> Record extracts
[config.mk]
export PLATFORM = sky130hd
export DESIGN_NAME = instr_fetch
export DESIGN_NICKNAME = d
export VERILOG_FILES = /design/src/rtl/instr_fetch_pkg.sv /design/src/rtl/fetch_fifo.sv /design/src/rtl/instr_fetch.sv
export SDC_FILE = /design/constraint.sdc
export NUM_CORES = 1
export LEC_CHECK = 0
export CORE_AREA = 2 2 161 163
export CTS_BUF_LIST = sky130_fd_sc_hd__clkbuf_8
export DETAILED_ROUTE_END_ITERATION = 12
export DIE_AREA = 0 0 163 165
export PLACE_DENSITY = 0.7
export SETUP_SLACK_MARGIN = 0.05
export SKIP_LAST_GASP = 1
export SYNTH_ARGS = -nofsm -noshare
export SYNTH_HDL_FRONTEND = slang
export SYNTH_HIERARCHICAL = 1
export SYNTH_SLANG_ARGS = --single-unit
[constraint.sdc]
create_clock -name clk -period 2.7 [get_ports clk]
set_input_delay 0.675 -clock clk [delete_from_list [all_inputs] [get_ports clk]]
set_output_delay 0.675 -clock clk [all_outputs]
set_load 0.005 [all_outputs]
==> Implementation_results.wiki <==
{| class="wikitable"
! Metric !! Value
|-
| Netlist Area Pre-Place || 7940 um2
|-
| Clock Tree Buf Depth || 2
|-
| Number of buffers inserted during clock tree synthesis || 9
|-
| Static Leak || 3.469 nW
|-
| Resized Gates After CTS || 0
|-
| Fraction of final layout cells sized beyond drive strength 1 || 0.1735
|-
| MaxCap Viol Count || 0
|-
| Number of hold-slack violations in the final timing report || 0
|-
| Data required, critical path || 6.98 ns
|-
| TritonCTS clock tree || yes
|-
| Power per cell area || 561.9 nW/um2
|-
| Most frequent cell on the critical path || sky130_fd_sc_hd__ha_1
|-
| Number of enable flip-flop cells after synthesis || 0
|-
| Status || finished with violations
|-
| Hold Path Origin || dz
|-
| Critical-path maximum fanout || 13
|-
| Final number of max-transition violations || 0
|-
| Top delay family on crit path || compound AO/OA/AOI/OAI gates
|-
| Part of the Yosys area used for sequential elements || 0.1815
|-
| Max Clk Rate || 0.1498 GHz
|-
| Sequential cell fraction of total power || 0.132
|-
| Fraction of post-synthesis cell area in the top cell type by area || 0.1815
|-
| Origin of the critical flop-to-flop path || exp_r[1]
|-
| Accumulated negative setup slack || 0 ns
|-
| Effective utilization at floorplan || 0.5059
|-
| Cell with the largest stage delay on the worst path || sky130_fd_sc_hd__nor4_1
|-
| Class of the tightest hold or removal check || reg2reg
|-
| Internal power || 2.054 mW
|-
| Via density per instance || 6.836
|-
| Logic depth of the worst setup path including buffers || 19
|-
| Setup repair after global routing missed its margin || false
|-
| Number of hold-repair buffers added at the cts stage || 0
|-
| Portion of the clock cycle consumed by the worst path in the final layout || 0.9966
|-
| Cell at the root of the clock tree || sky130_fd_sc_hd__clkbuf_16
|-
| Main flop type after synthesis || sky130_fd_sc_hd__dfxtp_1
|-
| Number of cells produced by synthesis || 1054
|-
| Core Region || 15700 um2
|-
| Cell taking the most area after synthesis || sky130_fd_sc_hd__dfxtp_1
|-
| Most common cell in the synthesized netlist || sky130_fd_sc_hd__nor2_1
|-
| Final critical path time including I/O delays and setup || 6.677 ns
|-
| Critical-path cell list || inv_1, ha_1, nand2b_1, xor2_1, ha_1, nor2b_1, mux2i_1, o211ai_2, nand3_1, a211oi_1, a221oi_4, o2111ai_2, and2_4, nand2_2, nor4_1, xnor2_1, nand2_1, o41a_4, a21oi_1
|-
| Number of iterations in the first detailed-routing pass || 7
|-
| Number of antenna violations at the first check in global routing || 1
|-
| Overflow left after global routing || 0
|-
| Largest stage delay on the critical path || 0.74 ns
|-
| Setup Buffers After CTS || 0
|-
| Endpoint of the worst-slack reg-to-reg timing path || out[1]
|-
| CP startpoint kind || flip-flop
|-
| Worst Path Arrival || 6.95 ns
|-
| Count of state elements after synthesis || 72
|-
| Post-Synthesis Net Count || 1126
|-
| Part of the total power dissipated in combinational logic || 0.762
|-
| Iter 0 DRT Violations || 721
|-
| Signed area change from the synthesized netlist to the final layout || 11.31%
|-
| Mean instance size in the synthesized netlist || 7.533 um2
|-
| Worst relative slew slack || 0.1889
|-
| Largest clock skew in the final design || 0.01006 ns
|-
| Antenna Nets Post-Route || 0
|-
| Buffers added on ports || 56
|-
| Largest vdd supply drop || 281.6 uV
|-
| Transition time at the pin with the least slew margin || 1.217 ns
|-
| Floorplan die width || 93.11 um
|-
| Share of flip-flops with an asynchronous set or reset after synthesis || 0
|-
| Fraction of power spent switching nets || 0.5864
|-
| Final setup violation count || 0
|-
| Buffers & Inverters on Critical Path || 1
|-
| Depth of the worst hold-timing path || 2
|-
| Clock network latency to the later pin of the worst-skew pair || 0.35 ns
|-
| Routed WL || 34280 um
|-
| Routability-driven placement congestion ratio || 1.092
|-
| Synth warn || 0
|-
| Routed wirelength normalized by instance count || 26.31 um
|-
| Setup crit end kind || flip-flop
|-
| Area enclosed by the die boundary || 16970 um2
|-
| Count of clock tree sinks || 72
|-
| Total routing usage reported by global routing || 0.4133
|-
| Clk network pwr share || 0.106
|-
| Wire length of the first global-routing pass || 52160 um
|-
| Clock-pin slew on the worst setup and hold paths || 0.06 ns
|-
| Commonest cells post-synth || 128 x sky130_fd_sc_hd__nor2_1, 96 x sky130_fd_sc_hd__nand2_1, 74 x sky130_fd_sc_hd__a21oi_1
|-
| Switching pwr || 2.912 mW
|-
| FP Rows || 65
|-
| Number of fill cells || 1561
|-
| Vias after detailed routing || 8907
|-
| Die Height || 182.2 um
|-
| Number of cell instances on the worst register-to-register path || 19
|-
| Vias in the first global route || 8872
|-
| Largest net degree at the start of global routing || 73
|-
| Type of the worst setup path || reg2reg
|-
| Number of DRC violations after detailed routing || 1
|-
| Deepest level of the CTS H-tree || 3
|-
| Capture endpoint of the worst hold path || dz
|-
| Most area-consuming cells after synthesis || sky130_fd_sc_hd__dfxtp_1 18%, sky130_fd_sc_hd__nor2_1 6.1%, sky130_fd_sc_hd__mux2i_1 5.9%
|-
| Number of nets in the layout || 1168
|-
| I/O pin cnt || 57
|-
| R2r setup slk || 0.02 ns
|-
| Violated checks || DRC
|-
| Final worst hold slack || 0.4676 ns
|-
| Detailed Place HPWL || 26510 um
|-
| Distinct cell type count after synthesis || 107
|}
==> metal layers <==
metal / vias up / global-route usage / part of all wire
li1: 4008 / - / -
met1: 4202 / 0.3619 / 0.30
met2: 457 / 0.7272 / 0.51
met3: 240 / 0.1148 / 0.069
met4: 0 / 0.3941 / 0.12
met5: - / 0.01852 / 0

> Problem to solve
Find the word "kind" in the entries above. Copy every line that has it.

> Task output
| CP startpoint kind || flip-flop
| Setup crit end kind || flip-flop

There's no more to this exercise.